A federal inmate, who is also a suspect in the disappearance and apparent murder of a Roswell man six years ago, will remain incarcerated at the Chaves County Detention Center while he awaits trial.
Judge Jared Kallunki of New Mexico's 5th Judicial District Court Wednesday approved a motion to hold 35-year-old Alfonso R. Vasquez Jr. pending trial or until otherwise authorized by the court.
The decision to grant the motion came after the May 3 Google Meet hearing where Gregory Gaudette, Vasquez's attorney, waived the right to pretrial detention and preliminary hearings in the case.
Gaudette declined to comment on the case when contacted Monday by the Roswell Daily Record.
Vasquez was charged in November 2022 with one count each of first-degree murder; tampering with evidence; and firearms or destructive devices receipt, transportation or possession by a felon in relation to the 2018 disappearance and apparent death of 39-year-old Freddy Bersane.
Prior to last week, Vasquez was serving a sentence for a federal felon in possession of a firearm charge at a federal penitentiary in Colorado in an unrelated case.
Late last month, Hunter Spindle, deputy district attorney for the 5th Judicial District Attorney's Office, said despite the fact Vasquez was already serving a prison term, he opted to file a motion for pretrial detention, for “ease of prosecution.”
In the motion, Spindle argued pretrial detention is necessary due to Vasquez's violent criminal history, the potential danger he presents to possible witnesses and the belief by investigators that Vasquez may have been involved in the death of another man, who was allegedly an accomplice in Bersane's death.
Per court records, Vasquez is believed to have fatally shot Bersane on Sept. 22, 2018, while the two men, along with a third man and Vasquez's girlfriend, were doing drugs inside Vasquez's bedroom at a 500 block of South Kansas Avenue house after Bersane said something offensive to Vasquez's girlfriend.

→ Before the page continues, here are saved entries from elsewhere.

--- src/rtl/tick_pkg.sv ---
package tick_pkg;
   localparam int REG_CTRL = 'h10;
   localparam int REG_LOAD = 'h14;
   localparam int REG_CURR = 'h18;
   localparam int REG_CAL  = 'h1C;

   localparam int BIT_RUN  = 0;
   localparam int BIT_IE   = 1;
   localparam int BIT_SRC  = 2;
   localparam int BIT_FLAG = 16;

   typedef struct packed {
      logic src_core;
      logic irq_en;
      logic run;
   } tick_ctrl_t;
endpackage

--- src/rtl/tick_step_sel.sv ---
module tick_step_sel #(
   parameter bit HAS_REF = 1'b1
) (
   input  logic run,
   input  logic src_core,
   input  logic ref_tick,
   output logic step
);
   generate
      if (HAS_REF) begin : g_ref
         assign step = run & (src_core | ref_tick);
      end else begin : g_core_only
         logic unused_ref;
         assign unused_ref = ref_tick | src_core;
         assign step = run;
      end
   endgenerate
endmodule

--- src/rtl/tick_core.sv ---
module tick_core #(
   parameter int CNT_W = 24
) (
   input  logic             clk,
   input  logic             rst_n,
   input  logic             step,
   input  logic             load,
   input  logic [CNT_W-1:0] reload,
   input  logic             irq_en,
   input  logic             flag_clr,
   output logic [CNT_W-1:0] count,
   output logic             expire,
   output logic             flag,
   output logic             irq
);
   localparam logic [CNT_W-1:0] ONE = CNT_W'(1);

   assign expire = step & ~load & (count == ONE);

   always_ff @(posedge clk or negedge rst_n) begin
      if (!rst_n) begin
         count <= '0;
         flag  <= 1'b0;
         irq   <= 1'b0;
      end else begin
         if (load)
            count <= reload;
         else if (step)
            count <= (count == '0) ? reload : count - ONE;
         flag <= (flag & ~flag_clr) | expire;
         irq  <= expire & irq_en;
      end
   end


   irq_pulse_chk: assert property (@(posedge clk) disable iff (!rst_n)
      irq |=> !irq);

   irq_flag_chk: assert property (@(posedge clk) disable iff (!rst_n)
      irq |-> flag);

   hold_chk: assert property (@(posedge clk) disable iff (!rst_n)
      (!step && !load) |=> $stable(count));

   wrap_chk: assert property (@(posedge clk) disable iff (!rst_n)
      (step && !load && count == '0) |=> count == $past(reload));
endmodule

--- src/rtl/tick_timer.sv ---
module tick_timer
   import tick_pkg::*;
#(
   parameter int          CNT_W     = 24,
   parameter int          DATA_W    = 32,
   parameter int          ADDR_W    = 8,
   parameter int unsigned CAL_VALUE = 10000,
   parameter bit          HAS_REF   = 1'b1
) (
   input  logic              clk,
   input  logic              rst_n,
   input  logic              ref_tick,
   input  logic              wr_en,
   input  logic              rd_en,
   input  logic [ADDR_W-1:0] addr,
   input  logic [DATA_W-1:0] wdata,
   output logic [DATA_W-1:0] rdata,
   output logic              irq
);
   localparam int PAD_W = DATA_W - CNT_W;

   generate
      if (CNT_W < 2 || CNT_W > DATA_W) begin : g_bad_cnt
         $error("tick_timer: CNT_W must lie in 2..DATA_W");
      end
      if (DATA_W <= BIT_FLAG) begin : g_bad_data
         $error("tick_timer: DATA_W must exceed the flag position");
      end
      if (ADDR_W < 5) begin : g_bad_addr
         $error("tick_timer: ADDR_W too small for the register window");
      end
   endgenerate

   tick_ctrl_t       ctrl_q;
   logic [CNT_W-1:0] reload_q;
   logic [CNT_W-1:0] count;
   logic             step, expire, flag;

   logic hit_ctrl, hit_load, hit_curr, hit_cal;
   assign hit_ctrl = (addr == ADDR_W'(REG_CTRL));
   assign hit_load = (addr == ADDR_W'(REG_LOAD));
   assign hit_curr = (addr == ADDR_W'(REG_CURR));
   assign hit_cal  = (addr == ADDR_W'(REG_CAL));

   logic ctrl_wr, src_change, load, flag_clr;
   assign ctrl_wr    = wr_en & hit_ctrl;
   assign src_change = ctrl_wr & (wdata[BIT_SRC] != ctrl_q.src_core);
   assign load       = (wr_en & hit_curr) | src_change;
   assign flag_clr   = (rd_en & hit_ctrl) | (wr_en & hit_curr);

   always_ff @(posedge clk or negedge rst_n) begin
      if (!rst_n) begin
         ctrl_q   <= '0;
         reload_q <= '0;
      end else begin
         if (ctrl_wr) begin
            ctrl_q.run      <= wdata[BIT_RUN];
            ctrl_q.irq_en   <= wdata[BIT_IE];
            ctrl_q.src_core <= wdata[BIT_SRC];
         end else if (expire && reload_q == '0) begin
            ctrl_q.run <= 1'b0;
         end
         if (wr_en && hit_load)
            reload_q <= wdata[CNT_W-1:0];
      end
   end

   tick_step_sel #(.HAS_REF(HAS_REF)) u_sel (
      .run      (ctrl_q.run),
      .src_core (ctrl_q.src_core),
      .ref_tick (ref_tick),
      .step     (step)
   );

   tick_core #(.CNT_W(CNT_W)) u_core (
      .clk      (clk),
      .rst_n    (rst_n),
      .step     (step),
      .load     (load),
      .reload   (reload_q),
      .irq_en   (ctrl_q.irq_en),
      .flag_clr (flag_clr),
      .count    (count),
      .expire   (expire),
      .flag     (flag),
      .irq      (irq)
   );

   always_comb begin
      rdata = '0;
      if (hit_ctrl) begin
         rdata[BIT_RUN]  = ctrl_q.run;
         rdata[BIT_IE]   = ctrl_q.irq_en;
         rdata[BIT_SRC]  = ctrl_q.src_core;
         rdata[BIT_FLAG] = flag;
      end else if (hit_load) begin
         rdata = {{PAD_W{1'b0}}, reload_q};
      end else if (hit_curr) begin
         rdata = ctrl_q.run ? {{PAD_W{1'b0}}, count} : '0;
      end else if (hit_cal) begin
         rdata = DATA_W'(CAL_VALUE);
      end
   end


   zero_reload_stop_chk: assert property (@(posedge clk) disable iff (!rst_n)
      (expire && reload_q == '0 && !ctrl_wr) |=> !ctrl_q.run);

   ctrl_keep_chk: assert property (@(posedge clk) disable iff (!rst_n)
      (!ctrl_wr && !expire) |=> $stable(ctrl_q));

   src_reload_chk: assert property (@(posedge clk) disable iff (!rst_n)
      src_change |=> count == $past(reload_q));
endmodule
[src/rtl/vic_pkg.sv]
package vic_pkg;
  localparam int CTL_W  = 8;
  localparam int MASK_N = 3;
  localparam int VEC_W  = 16;

  // control byte fields (positions decoded by the core's software)
  localparam int C_MSE = 3;
  localparam int C_CLR = 4;
  localparam int C_SOE = 6;
  localparam int C_SOD = 7;
  localparam int C_RSV = 5;

  typedef enum logic [2:0] {
    SRC_NONE = 3'd0,
    SRC_NV   = 3'd1,
    SRC_L55  = 3'd2,
    SRC_L65  = 3'd3,
    SRC_L75  = 3'd4,
    SRC_TRAP = 3'd5
  } src_e;

  function automatic logic [VEC_W-1:0] vec_of(src_e s);
    case (s)
      SRC_TRAP: vec_of = VEC_W'(16'h0024);
      SRC_L75:  vec_of = VEC_W'(16'h003C);
      SRC_L65:  vec_of = VEC_W'(16'h0034);
      SRC_L55:  vec_of = VEC_W'(16'h002C);
      default:  vec_of = '0;
    endcase
  endfunction
endpackage

[src/rtl/vic_sync.sv]
module vic_sync #(
  parameter int STAGES = 2,
  parameter int W      = 1
) (
  input  logic         clk,
  input  logic         rst,
  input  logic [W-1:0] d,
  output logic [W-1:0] q
);
  logic [W-1:0] chain [STAGES];

  generate
    for (genvar g = 0; g < STAGES; g++) begin : g_stage
      if (g == 0) begin : g_first
        always_ff @(posedge clk) begin
          if (rst) chain[0] <= '0;
          else     chain[0] <= d;
        end
      end else begin : g_next
        always_ff @(posedge clk) begin
          if (rst) chain[g] <= '0;
          else     chain[g] <= chain[g-1];
        end
      end
    end
  endgenerate

  assign q = chain[STAGES-1];
endmodule

[src/rtl/vic_mask_regs.sv]
module vic_mask_regs
  import vic_pkg::*;
(
  input  logic              clk,
  input  logic              rst,
  input  logic              we,
  input  logic [CTL_W-1:0]  wdata,
  input  logic              ien_set,
  input  logic              ien_clr,
  input  logic              ack_maskable,
  input  logic              ack_l75,
  input  logic              edge75_in,
  output logic [MASK_N-1:0] mask,
  output logic              ien,
  output logic              latch75,
  output logic              sout
);
  logic edge75_d;

  always_ff @(posedge clk) begin
    if (rst) begin
      mask     <= '1;
      ien      <= 1'b0;
      latch75  <= 1'b0;
      sout     <= 1'b0;
      edge75_d <= 1'b0;
    end else begin
      edge75_d <= edge75_in;
      if (we && wdata[C_MSE]) mask <= wdata[MASK_N-1:0];
      if (we && wdata[C_SOE]) sout <= wdata[C_SOD];
      if (ack_maskable || ien_clr) ien <= 1'b0;
      else if (ien_set)            ien <= 1'b1;
      if ((we && wdata[C_CLR]) || ack_l75)  latch75 <= 1'b0;
      else if (edge75_in && !edge75_d)      latch75 <= 1'b1;
    end
  end


  mask_keep_chk: assert property (@(posedge clk) disable iff (rst)
    (we && !wdata[C_MSE]) |=> $stable(mask));


  latch_clr_chk: assert property (@(posedge clk) disable iff (rst)
    (we && wdata[C_CLR]) |=> !latch75);


  ign_bit_chk: assert property (@(posedge clk) disable iff (rst)
    (we && wdata[C_RSV] && !wdata[C_MSE] && !wdata[C_SOE]) |=> ($stable(mask) && $stable(sout)));


  latch_hold_chk: assert property (@(posedge clk) disable iff (rst)
    (latch75 && !(we && wdata[C_CLR]) && !ack_l75) |=> latch75);


  ien_drop_chk: assert property (@(posedge clk) disable iff (rst)
    ack_maskable |=> !ien);
endmodule
**config.mk**
```make
export PLATFORM = sky130hd
export DESIGN_NAME = rx_stat_bank
export DESIGN_NICKNAME = d
export VERILOG_FILES = /design/src/rtl/rxs_pkg.sv /design/src/rtl/rxs_sat_cnt.sv /design/src/rtl/rxs_oct_acc.sv /design/src/rtl/rxs_rd_mux.sv /design/src/rtl/rx_stat_bank.sv
export SDC_FILE = /design/constraint.sdc
export NUM_CORES = 1
export LEC_CHECK = 0
export ABC_AREA = 1
export BUFFER_PORTS_ARGS = -buffer_cell sky130_fd_sc_hd__buf_2
export CELL_PAD_IN_SITES_DETAIL_PLACEMENT = 0
export CELL_PAD_IN_SITES_GLOBAL_PLACEMENT = 1
export CORE_MARGIN = 2
export CORE_UTILIZATION = 45
export CTS_CLUSTER_DIAMETER = 150
export CTS_CLUSTER_SIZE = 40
export DETAILED_ROUTE_END_ITERATION = 8
export PLACE_DENSITY = 0.85
export SYNTH_ARGS = -nofsm -noshare
export SYNTH_HDL_FRONTEND = slang
export SYNTH_SLANG_ARGS = --single-unit
```
**constraint.sdc**
```tcl
create_clock -name clk -period 2.98 [get_ports clk]
set_input_delay 0 -clock clk [delete_from_list [all_inputs] [get_ports clk]]
set_output_delay 0 -clock clk [all_outputs]
set_load 0.1 [all_outputs]
```
## src/rtl/sat_clamp_pkg.sv

```systemverilog
// Package: shared types for the saturating clamp stage.
// Assumes destination widths are DATA_W >> k for k = NUM_W-1 .. 0.
package sat_clamp_pkg;

    // Destination width codes; the code order sets the lane order.
    typedef enum logic [1:0] {
        EW_8  = 2'd0,
        EW_16 = 2'd1,
        EW_32 = 2'd2,
        EW_64 = 2'd3
    } ewidth_e;

    // Out-of-range indications for one destination width.
    typedef struct packed {
        logic s_over;
        logic s_under;
        logic u_over;
        logic u_under;
    } range_flags_t;

endpackage

```

## src/rtl/sat_clamp_lanes.sv

```systemverilog
// Module: sat_clamp_lanes
// Evaluates the wide value against every supported destination width in
// parallel and muxes out the lane picked by the width code.
// Assumes the wide value is two's complement, DATA_W data bits plus a sign
// (guard) bit, and that lane i has width DATA_W >> (NUM_W-1-i).
module sat_clamp_lanes
    import sat_clamp_pkg::*;
#(
    parameter int DATA_W = 64,
    parameter int NUM_W  = 4,
    localparam int SEL_W = $clog2(NUM_W)
) (
    input  logic [DATA_W:0]   wide,
    input  logic [SEL_W-1:0]  sel,
    output range_flags_t      flags,
    output logic [DATA_W-1:0] wrap_s,
    output logic [DATA_W-1:0] wrap_u,
    output logic [DATA_W-1:0] smax,
    output logic [DATA_W-1:0] smin,
    output logic [DATA_W-1:0] umax
);

    range_flags_t              lane_flags  [NUM_W];
    logic [DATA_W-1:0]         lane_wrap_s [NUM_W];
    logic [DATA_W-1:0]         lane_wrap_u [NUM_W];
    logic [DATA_W-1:0]         lane_smax   [NUM_W];
    logic [DATA_W-1:0]         lane_umax   [NUM_W];

    logic sign_bit;
    assign sign_bit = wide[DATA_W];

    for (genvar i = 0; i < NUM_W; i++) begin : g_lane
        localparam int LW = DATA_W >> (NUM_W - 1 - i);
        localparam logic [DATA_W-1:0] ONE = {{(DATA_W-1){1'b0}}, 1'b1};
        localparam logic [DATA_W-1:0] LOW_MASK =
            (LW >= DATA_W) ? {DATA_W{1'b1}} : ((ONE << LW) - ONE);
        localparam logic [DATA_W-1:0] HI_MASK = ~(LOW_MASK >> 1);

        logic [DATA_W-1:0] hi_s;
        logic              hi_u_any;

        // Range tests: signed needs bits LW-1 and up to equal the sign bit.
        always_comb begin
            hi_s     = wide[DATA_W-1:0] & HI_MASK;
            hi_u_any = |(wide[DATA_W-1:0] & ~LOW_MASK);
            lane_flags[i].s_over  = !sign_bit && (hi_s != '0);
            lane_flags[i].s_under = sign_bit && (hi_s != HI_MASK);
            lane_flags[i].u_over  = !sign_bit && hi_u_any;
            lane_flags[i].u_under = sign_bit;
        end

        // Wrapped values and bounds for this lane.
        always_comb begin
            lane_wrap_u[i] = wide[DATA_W-1:0] & LOW_MASK;
            lane_wrap_s[i] = lane_wrap_u[i] | (wide[LW-1] ? ~LOW_MASK : '0);
            lane_umax[i]   = LOW_MASK;
            lane_smax[i]   = LOW_MASK >> 1;
        end
    end

    // Lane select by destination width code.
    always_comb begin
        flags  = lane_flags[sel];
        wrap_s = lane_wrap_s[sel];
        wrap_u = lane_wrap_u[sel];
        smax   = lane_smax[sel];
        smin   = ~lane_smax[sel];
        umax   = lane_umax[sel];
    end

endmodule

```

## src/rtl/sat_clamp_pick.sv

```systemverilog
// Module: sat_clamp_pick
// Chooses the final narrowed value from the selected lane: clamp to a bound
// when saturating and out of range, otherwise the wrapped value.
// Assumes the lane outputs already carry the 64-bit extension.
module sat_clamp_pick
    import sat_clamp_pkg::*;
#(
    parameter int DATA_W = 64
) (
    input  logic              is_signed,
    input  logic              sat_en,
    input  range_flags_t      flags,
    input  logic [DATA_W-1:0] wrap_s,
    input  logic [DATA_W-1:0] wrap_u,
    input  logic [DATA_W-1:0] smax,
    input  logic [DATA_W-1:0] smin,
    input  logic [DATA_W-1:0] umax,
    output logic [DATA_W-1:0] res,
    output logic              clamped
);

    // Final value and clamp indication.
    always_comb begin
        res     = is_signed ? wrap_s : wrap_u;
        clamped = 1'b0;
        if (sat_en) begin
            if (is_signed) begin
                if (flags.s_over) begin
                    res = smax;  clamped = 1'b1;
                end else if (flags.s_under) begin
                    res = smin;  clamped = 1'b1;
                end
            end else begin
                if (flags.u_over) begin
                    res = umax;  clamped = 1'b1;
                end else if (flags.u_under) begin
                    res = '0;    clamped = 1'b1;
                end
            end
        end
    end

endmodule

```

## src/rtl/sat_clamp_stage.sv

```systemverilog
// Module: sat_clamp_stage (top)
// One registered stage narrowing a wide integer result to a destination
// element width with optional signed/unsigned saturation, a per-element
// overflow flag and an illegal-combination flag.
// Assumes DATA_W = 64 with NUM_W = 4 widths (8/16/32/64); reset is
// synchronous and active low.
module sat_clamp_stage
    import sat_clamp_pkg::*;
#(
    parameter int DATA_W = 64,
    parameter int NUM_W  = 4,
    localparam int SEL_W = $clog2(NUM_W)
) (
    input  logic              clk,
    input  logic              rst_n,
    input  logic              in_valid,
    input  logic [DATA_W:0]   in_wide,
    input  logic [SEL_W-1:0]  in_ewidth,
    input  logic              in_signed,
    input  logic              in_sat_en,
    input  logic              in_rc,
    input  logic              in_oe,
    output logic              out_valid,
    output logic [DATA_W-1:0] out_res,
    output logic              out_ov,
    output logic              out_illegal
);

    range_flags_t      flags;
    logic [DATA_W-1:0] wrap_s, wrap_u, smax, smin, umax;
    logic [DATA_W-1:0] nxt_res;
    logic              clamped;

    sat_clamp_lanes #(.DATA_W(DATA_W), .NUM_W(NUM_W)) u_lanes (
        .wide   (in_wide),
        .sel    (in_ewidth),
        .flags  (flags),
        .wrap_s (wrap_s),
        .wrap_u (wrap_u),
        .smax   (smax),
        .smin   (smin),
        .umax   (umax)
    );

    sat_clamp_pick #(.DATA_W(DATA_W)) u_pick (
        .is_signed (in_signed),
        .sat_en    (in_sat_en),
        .flags     (flags),
        .wrap_s    (wrap_s),
        .wrap_u    (wrap_u),
        .smax      (smax),
        .smin      (smin),
        .umax      (umax),
        .res       (nxt_res),
        .clamped   (clamped)
    );

    // Output register: capture on valid, hold otherwise.
    always_ff @(posedge clk) begin
        if (!rst_n) begin
            out_valid   <= 1'b0;
            out_res     <= '0;
            out_ov      <= 1'b0;
            out_illegal <= 1'b0;
        end else begin
            out_valid <= in_valid;
            if (in_valid) begin
                out_res     <= nxt_res;
                out_ov      <= in_rc && clamped;
                out_illegal <= in_sat_en && in_oe;
            end
        end
    end

    // Marks that the previous edge was outside reset, for $past checks.
    logic armed;
    always_ff @(posedge clk) begin
        if (!rst_n) armed <= 1'b0;
        else        armed <= 1'b1;
    end

    a_r8_valid_delay: assert property (@(posedge clk) disable iff (!rst_n)
        armed |-> (out_valid == $past(in_valid)));

    a_r8_hold: assert property (@(posedge clk) disable iff (!rst_n)
        (armed && !$past(in_valid)) |-> ($stable(out_res) && $stable(out_ov)
                                         && $stable(out_illegal)));

    a_r7_illegal: assert property (@(posedge clk) disable iff (!rst_n)
        (armed && $past(in_valid)) |->
            (out_illegal == ($past(in_sat_en) && $past(in_oe))));

    a_r5_ov_gated: assert property (@(posedge clk) disable iff (!rst_n)
        (armed && $past(in_valid) && out_ov) |->
            ($past(in_rc) && $past(in_sat_en)));

    a_r1_unsigned_byte: assert property (@(posedge clk) disable iff (!rst_n)
        (armed && $past(in_valid && in_sat_en && !in_signed && (in_ewidth == EW_8)))
            |-> (out_res[DATA_W-1:8] == '0));

    a_r2_signed_byte: assert property (@(posedge clk) disable iff (!rst_n)
        (armed && $past(in_valid && in_sat_en && in_signed && (in_ewidth == EW_8)))
            |-> ((&out_res[DATA_W-1:7]) || !(|out_res[DATA_W-1:7])));

    a_r6_no_ov_wrap: assert property (@(posedge clk) disable iff (!rst_n)
        (armed && $past(in_valid && !in_sat_en)) |-> !out_ov);

endmodule

```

Bersane's body was never found, though court documents state some individuals questioned by police, including a fellow inmate at the federal penitentiary in Colorado, claimed having heard that Bersane's body was dismembered and disposed of after the killing.
A DNA test was performed on a blood stain found on the carpet of the room where Bersane was believed to have been shot to death. Results concluded the blood matched that of Bersane and the amount of blood needed to create such a stain would be from an injury that would have resulted in the death of a person who did not receive immediate medical attention.
A magazine from a Ruger .380 firearm was also found underneath the carpet where the blood stain was located. The magazine, per court records, matched that of a firearm that police found when executing a search warrant on Vasquez's Chevy Tahoe in October 2018.
When Vasquez was questioned by police days after the disappearance was reported, court records indicate he admitted to knowing Bersane “from the streets” and that he had gone to the Kansas Avenue house on at least three occasions, but denied having killed Bersane.
Vasquez said on the day before Bersane was reported missing, the house was filled with people, but that he had left the house. Vasquez claimed that when he returned to the house, no one was there but that he guessed people had been in his room because he saw what was later determined to be a blood stain on the carpet.